→ **Assignment**:
Repeat, line for line, the entries below from the first line to the line containing "From the logs: run", counting both ends.
━━━━━━━━━━
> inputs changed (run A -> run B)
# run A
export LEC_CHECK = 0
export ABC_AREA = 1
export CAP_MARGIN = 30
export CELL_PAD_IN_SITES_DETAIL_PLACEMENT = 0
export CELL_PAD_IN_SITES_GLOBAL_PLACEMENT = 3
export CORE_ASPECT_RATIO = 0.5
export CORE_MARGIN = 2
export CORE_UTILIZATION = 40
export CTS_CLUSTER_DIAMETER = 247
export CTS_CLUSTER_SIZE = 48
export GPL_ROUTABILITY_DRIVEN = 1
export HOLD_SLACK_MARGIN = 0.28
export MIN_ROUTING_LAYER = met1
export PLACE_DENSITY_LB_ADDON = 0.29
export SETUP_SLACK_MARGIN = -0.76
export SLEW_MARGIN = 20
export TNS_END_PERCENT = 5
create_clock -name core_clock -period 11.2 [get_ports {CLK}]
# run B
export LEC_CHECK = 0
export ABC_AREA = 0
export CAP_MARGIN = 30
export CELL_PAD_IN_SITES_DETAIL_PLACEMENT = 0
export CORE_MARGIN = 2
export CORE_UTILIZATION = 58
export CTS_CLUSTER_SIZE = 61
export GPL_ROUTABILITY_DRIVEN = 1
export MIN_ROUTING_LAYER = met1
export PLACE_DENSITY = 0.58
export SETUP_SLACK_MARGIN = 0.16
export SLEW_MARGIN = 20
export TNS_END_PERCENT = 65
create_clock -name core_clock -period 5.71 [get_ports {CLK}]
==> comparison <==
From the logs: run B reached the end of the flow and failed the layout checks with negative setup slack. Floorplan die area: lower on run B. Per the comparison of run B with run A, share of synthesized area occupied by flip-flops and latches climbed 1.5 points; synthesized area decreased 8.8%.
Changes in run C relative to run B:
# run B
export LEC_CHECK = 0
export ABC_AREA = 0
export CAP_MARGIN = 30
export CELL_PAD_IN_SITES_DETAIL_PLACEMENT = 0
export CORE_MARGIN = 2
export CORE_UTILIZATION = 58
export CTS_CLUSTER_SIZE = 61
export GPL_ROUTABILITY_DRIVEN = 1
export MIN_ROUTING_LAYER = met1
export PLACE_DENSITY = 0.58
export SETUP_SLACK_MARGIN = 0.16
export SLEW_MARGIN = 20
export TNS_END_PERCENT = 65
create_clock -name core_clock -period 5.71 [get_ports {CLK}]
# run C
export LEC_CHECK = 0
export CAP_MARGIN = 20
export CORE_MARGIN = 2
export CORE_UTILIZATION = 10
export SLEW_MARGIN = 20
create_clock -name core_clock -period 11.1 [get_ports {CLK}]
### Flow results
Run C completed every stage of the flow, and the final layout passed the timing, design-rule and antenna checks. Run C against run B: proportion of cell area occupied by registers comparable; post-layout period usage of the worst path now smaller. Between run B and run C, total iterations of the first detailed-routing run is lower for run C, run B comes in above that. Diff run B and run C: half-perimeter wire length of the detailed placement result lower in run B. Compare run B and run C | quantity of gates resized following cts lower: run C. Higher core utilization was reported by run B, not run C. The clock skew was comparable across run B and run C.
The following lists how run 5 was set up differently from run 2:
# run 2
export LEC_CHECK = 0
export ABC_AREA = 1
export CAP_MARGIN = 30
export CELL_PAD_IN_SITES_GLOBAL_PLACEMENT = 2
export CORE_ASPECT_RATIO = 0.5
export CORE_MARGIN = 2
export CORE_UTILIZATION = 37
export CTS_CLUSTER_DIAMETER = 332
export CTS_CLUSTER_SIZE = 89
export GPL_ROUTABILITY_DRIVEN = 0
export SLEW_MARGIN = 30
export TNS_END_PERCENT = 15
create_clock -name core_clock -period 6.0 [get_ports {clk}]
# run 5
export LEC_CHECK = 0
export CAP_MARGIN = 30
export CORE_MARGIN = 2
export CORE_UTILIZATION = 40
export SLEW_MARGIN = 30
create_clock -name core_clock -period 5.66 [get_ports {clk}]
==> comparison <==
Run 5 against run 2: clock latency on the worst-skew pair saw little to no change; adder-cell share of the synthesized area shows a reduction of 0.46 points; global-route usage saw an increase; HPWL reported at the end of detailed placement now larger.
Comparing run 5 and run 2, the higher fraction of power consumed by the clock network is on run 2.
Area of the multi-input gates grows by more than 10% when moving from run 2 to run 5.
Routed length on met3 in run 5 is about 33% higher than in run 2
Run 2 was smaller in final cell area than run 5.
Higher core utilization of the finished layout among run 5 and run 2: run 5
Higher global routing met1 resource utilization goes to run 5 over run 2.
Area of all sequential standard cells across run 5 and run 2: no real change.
Design digital_loc, start of the top module:
module digital_loc(
    input key_a,
    input key_b,
    input key_c,
    input key_d,
    input reset,
	 input clk,
    output [6:0] postion_state,
	 output  [3:0] x,
	 output reg [1:0] Led2,
	 output  [3:0] selector,
	 output reg dot,
	 output S_CLK,
	 output LR_CLK,
	 output M_CLK,
	 output  Sin
    );
Size: ~2500 cells after synthesis, roughly 260 flip-flops, about 17000 sq um of cells after synthesis.
clock: 2.95 ns
lec_check: 0
abc_area: 1
cap_margin: 20
cell_pad_in_sites_global_placement: 0
core_margin: 2
core_utilization: 72
cts_cluster_diameter: 105
gpl_timing_driven: 1
min_routing_layer: met1
place_density: 0.66
slew_margin: 20
run.sh (not shown) runs the stock make flow with config.mk's settings and CLKGATE_MAP_FILE=.
The first run completed, yet does not pass: hold timing, setup timing.
Then changed:
Settings changed: CELL_PAD_IN_SITES_GLOBAL_PLACEMENT 0 to not set, CTS_CLUSTER_DIAMETER 105 to not set, GPL_TIMING_DRIVEN 1 to not set, MIN_ROUTING_LAYER met1 to not set, PLACE_DENSITY 0.66 to not set.
Clock period 2.95 ns to 2.97 ns, I/O delays scaled along.
Effect: The new run ran to the end with violations: hold timing; wire length shrinks by 5.3%; sequential share of layout area barely changes; non-clock buffer count is lower by 3.
Then changed:
Settings changed: ABC_AREA 1 to not set, CORE_UTILIZATION 72 to 40.
Clock period 2.97 ns to 4.9 ns, I/O delays scaled along.
Effect: This time the run ran to the end with no violations. Routed wire length decreases by 23%. Setup slack improves by 570 ps. Non-clock buffer count decreases by 61. First-iteration DRC count decreases by 63%. Hold slack improves by 450 ps. Design area decreases by 9.1%. Die area increases by 63%. Flip-flop count is unchanged. Global-route usage decreases by 20 points. Clock skew decreases by 11 ps.
Then changed:
Settings changed: CORE_UTILIZATION 40 to 70, CTS_CLUSTER_DIAMETER set to 44, SETUP_SLACK_MARGIN set to 2.97.
Clock period 4.9 ns to 10.0 ns, I/O delays scaled along.
The new run passed the timing, design-rule and antenna checks. Final area shrinks by 1.5%. Die area shrinks by 42%. Setup slack gains 4100 ps. Clock skew grows by 8.1 ps. Total power shrinks by 51%. Register-to-register slack gains 5100 ps. Sequential share of layout area grows by 0.57 points.


Setup of old:
digital_loc again, from the RTL that the note above started with.
export LEC_CHECK = 0
export CAP_MARGIN = 20
export CELL_PAD_IN_SITES_GLOBAL_PLACEMENT = 0
export CORE_ASPECT_RATIO = 0.91
export CORE_MARGIN = 2
export CORE_UTILIZATION = 72
export CTS_CLUSTER_DIAMETER = 32
export GPL_TIMING_DRIVEN = 1
export HOLD_SLACK_MARGIN = 0.3
export MIN_ROUTING_LAYER = met1
export SETUP_SLACK_MARGIN = -0.18
export SLEW_MARGIN = 20
create_clock -name core_clock -period 2.98 [get_ports {clk}]
In old the implementation completed, yet the final layout does not meet the checks, the culprit being setup timing.
The inputs of new differ from those of old as listed below.
Settings: CELL_PAD_IN_SITES_GLOBAL_PLACEMENT: 0 -> unset; HOLD_SLACK_MARGIN: 0.3 -> unset; CORE_ASPECT_RATIO: 0.91 -> unset; SETUP_SLACK_MARGIN: -0.18 -> unset; MIN_ROUTING_LAYER: met1 -> unset; GPL_TIMING_DRIVEN: 1 -> unset; CTS_CLUSTER_DIAMETER: 32 -> unset; CORE_UTILIZATION: 72 -> 56; the clock period (ns, I/O delays scaled along): 2.98 -> 5.35.
## What came out
- Iteration count of the initial detailed-routing pass, old and new: higher on old
- Compared with old, in new clock-pin slew on the worst setup and hold paths level, delay contributed by the slowest stage of the critical path saw an increase.
- old -> new: pin count of the biggest net entering global routing increased by more than a quarter
- First-pass GRT wire length was lower in new than in old.
- When new is set beside old, its post-layout period usage of the worst path turns out to be 23 points smaller.
- Via count, new vs old: down by more than 10%
- Relative to old, required time of the critical path has increased by 1.90 ns in new.
- Total power of new is lower than that of old.
- old had finished all stages when the layout checks came back failing, citing setup timing.
- new completed; timing, DRC and antenna clean


## yarrow
digital_loc again, from the RTL that the note above started with.
make LEC_CHECK=0 CAP_MARGIN=20 CORE_MARGIN=2 CORE_UTILIZATION=69 PLACE_DENSITY=0.39 SLEW_MARGIN=20 finish   # period 7.13 ns
yarrow | stages: all done | timing, DRC, antenna: all pass
Modified inputs, nickel compared to yarrow
Settings: CORE_UTILIZATION: 69 -> 72; CTS_CLUSTER_DIAMETER: unset -> 232; PLACE_DENSITY: 0.39 -> unset; ABC_AREA: unset -> 1; the clock period (ns, I/O delays scaled along): 7.13 -> 2.99.
==> comparison <==
Compared with yarrow, in nickel post-placement cell count went up 38%, final weighted congestion of routability-driven global placement went up 1.4%, number of clock-tree buffers in the layout went down 2.9%, total power consumption of the routed design went up 4.2 mW. Going from yarrow to nickel, the total routed wirelength was found to have gone up by about 40%. nickel against yarrow: part of the total power dissipated in the clock network dropped 0.6 points; wire length of the first global-routing pass climbed 23,000 um. nickel finished all stages; however, its layout fails the closing checks, the failures being negative setup slack. Cmp nickel and yarrow / synthesized netlist cell count / higher: nickel. Max switching fraction of total power across nickel and yarrow: nickel. Compared nickel vs yarrow, and simple-gate share of the synthesized area is up in nickel. Cmp nickel vs yarrow: yosys-reported design area after synthesis higher in nickel.
### nickel -> fjord
Settings: an added SETUP_SLACK_MARGIN of 0.21; a change of ABC_AREA from 1 to 0.
Notes after the runs:
fjord: all stages done; final checks FAILED (negative setup slack). Finished, but not clean: nickel, with negative setup slack. Wire length of the first global-routing pass shrinks by more than 10% when moving from nickel to fjord. Fraction of the cycle the final worst path needs: nickel vs fjord, no meaningful difference. The capture point of the worst path comes out postion_state[5] in one run and postion_state[1] in the other, namely in fjord and nickel respectively. Yosys stat chip area is lower on fjord. Looking at hold slack, fjord sits 0.035 ns above nickel. Maximum clock frequency: fjord vs nickel, no meaningful difference.
--- input diff fjord..maple ---
Settings: removing ABC_AREA (formerly 0); removing CTS_CLUSTER_DIAMETER (formerly 232); removing SETUP_SLACK_MARGIN (formerly 0.21); changing CORE_UTILIZATION from 72 to 29; changing the clock period (ns, I/O delays scaled along) from 2.99 to 5.3.
## What came out
- maple finished all stages; the layout is clean.
- Net count of the finished layout (higher): fjord
- Compared with fjord, in maple post-detailed-route wirelength per cell decreased about 20%; fill cell total of the finished layout increased about 400%.


digital_loc again, from the RTL that the note above started with.
Settings: LEC_CHECK=0, CAP_MARGIN=20, CELL_PAD_IN_SITES_DETAIL_PLACEMENT=1, CORE_MARGIN=10, CORE_UTILIZATION=46, CTS_CLUSTER_SIZE=84, GPL_ROUTABILITY_DRIVEN=0, GPL_TIMING_DRIVEN=1, HOLD_SLACK_MARGIN=-0.08, MAX_ROUTING_LAYER=met4, SLEW_MARGIN=30, TNS_END_PERCENT=55; clock period 4.87 ns.
The baseline completed without violations.
Then changed:
==> flow/config.mk (replaced) <==
export PLATFORM = sky130hd
export DESIGN_NAME = digital_loc
export DESIGN_NICKNAME = digital_loc
export VERILOG_FILES = /design/flow/design.v
export SDC_FILE = /design/flow/constraint.sdc
export NUM_CORES = 4
export LEC_CHECK = 0
export ABC_AREA = 1
export CAP_MARGIN = 20
export CORE_MARGIN = 2
export CORE_UTILIZATION = 70
export SLEW_MARGIN = 20
==> flow/constraint.sdc (replaced) <==
create_clock -name core_clock -period 3.21 [get_ports {clk}]
set_input_delay 0.6420 -clock core_clock [delete_from_list [all_inputs] [get_ports {clk}]]
set_output_delay 0.6420 -clock core_clock [all_outputs]
set_load 0.01 [all_outputs]
The new run finished clean.
Setup slack degrades by 0.52 ns.
Non-clock buffer count grows by 35.
Power grows by 55%.
Final cell count grows by 27%.
Sequential power grows by 51%.
Then changed:
--- a/flow/config.mk
+++ b/flow/config.mk
@@ -7,6 +7,5 @@
 export LEC_CHECK = 0
-export ABC_AREA = 1
 export CAP_MARGIN = 20
 export CORE_MARGIN = 2
-export CORE_UTILIZATION = 70
+export CORE_UTILIZATION = 10
 export SLEW_MARGIN = 20
==> flow/constraint.sdc (replaced) <==
create_clock -name core_clock -period 12.7 [get_ports {clk}]
set_input_delay 2.5400 -clock core_clock [delete_from_list [all_inputs] [get_ports {clk}]]
set_output_delay 2.5400 -clock core_clock [all_outputs]
set_load 0.01 [all_outputs]
Outcome: Sequential share of layout area decreases by 0.66 points; count of clock-buffer cells in the layout went up by 1; worst setup slack gains 6.7 ns; hold slack is better by 0.44 ns; global-route usage fell by 33 points; cell count goes up by 34%; synthesized cell count is lower by 27%; sequential power came out lower by 75%; flip-flop count does not change.
Then changed:
--- a/flow/config.mk
+++ b/flow/config.mk
@@ -9,3 +9,3 @@
 export CORE_MARGIN = 2
-export CORE_UTILIZATION = 10
+export CORE_UTILIZATION = 70
 export SLEW_MARGIN = 20
==> flow/constraint.sdc (replaced) <==
create_clock -name core_clock -period 4.47 [get_ports {clk}]
set_input_delay 0.8940 -clock core_clock [delete_from_list [all_inputs] [get_ports {clk}]]
set_output_delay 0.8940 -clock core_clock [all_outputs]
set_load 0.01 [all_outputs]
The new run finished with timing, DRC and antenna clean; final area shrinks by 12%; via count grows by 2.2%; routed wire length shrinks by about 11%; clock skew grows by 0.021 ns; global-route usage grows by 26 points; register-to-register slack gets worse by 8.1 ns; core utilization grows by 65 points.
**config.mk**
```make
export PLATFORM = sky130hd
export DESIGN_NAME = ALU
export DESIGN_NICKNAME = ALU
export VERILOG_FILES = /design/flow/design.v
export SDC_FILE = /design/flow/constraint.sdc
export NUM_CORES = 4
export LEC_CHECK = 0
export ABC_AREA = 1
export CAP_MARGIN = 20
export CORE_MARGIN = 2
export CORE_UTILIZATION = 52
export SLEW_MARGIN = 20
```
**constraint.sdc**
```tcl
create_clock -name core_clock -period 3.39 [get_ports {i_clk}]
set_input_delay 0.6780 -clock core_clock [delete_from_list [all_inputs] [get_ports {i_clk}]]
set_output_delay 0.6780 -clock core_clock [all_outputs]
set_load 0.01 [all_outputs]
```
━━━━━━━━━━
→ **Exercise output**:
> inputs changed (run A -> run B)
# run A
export LEC_CHECK = 0
export ABC_AREA = 1
export CAP_MARGIN = 30
export CELL_PAD_IN_SITES_DETAIL_PLACEMENT = 0
export CELL_PAD_IN_SITES_GLOBAL_PLACEMENT = 3
export CORE_ASPECT_RATIO = 0.5
export CORE_MARGIN = 2
export CORE_UTILIZATION = 40
export CTS_CLUSTER_DIAMETER = 247
export CTS_CLUSTER_SIZE = 48
export GPL_ROUTABILITY_DRIVEN = 1
export HOLD_SLACK_MARGIN = 0.28
export MIN_ROUTING_LAYER = met1
export PLACE_DENSITY_LB_ADDON = 0.29
export SETUP_SLACK_MARGIN = -0.76
export SLEW_MARGIN = 20
export TNS_END_PERCENT = 5
create_clock -name core_clock -period 11.2 [get_ports {CLK}]
# run B
export LEC_CHECK = 0
export ABC_AREA = 0
export CAP_MARGIN = 30
export CELL_PAD_IN_SITES_DETAIL_PLACEMENT = 0
export CORE_MARGIN = 2
export CORE_UTILIZATION = 58
export CTS_CLUSTER_SIZE = 61
export GPL_ROUTABILITY_DRIVEN = 1
export MIN_ROUTING_LAYER = met1
export PLACE_DENSITY = 0.58
export SETUP_SLACK_MARGIN = 0.16
export SLEW_MARGIN = 20
export TNS_END_PERCENT = 65
create_clock -name core_clock -period 5.71 [get_ports {CLK}]
==> comparison <==
From the logs: run B reached the end of the flow and failed the layout checks with negative setup slack. Floorplan die area: lower on run B. Per the comparison of run B with run A, share of synthesized area occupied by flip-flops and latches climbed 1.5 points; synthesized area decreased 8.8%.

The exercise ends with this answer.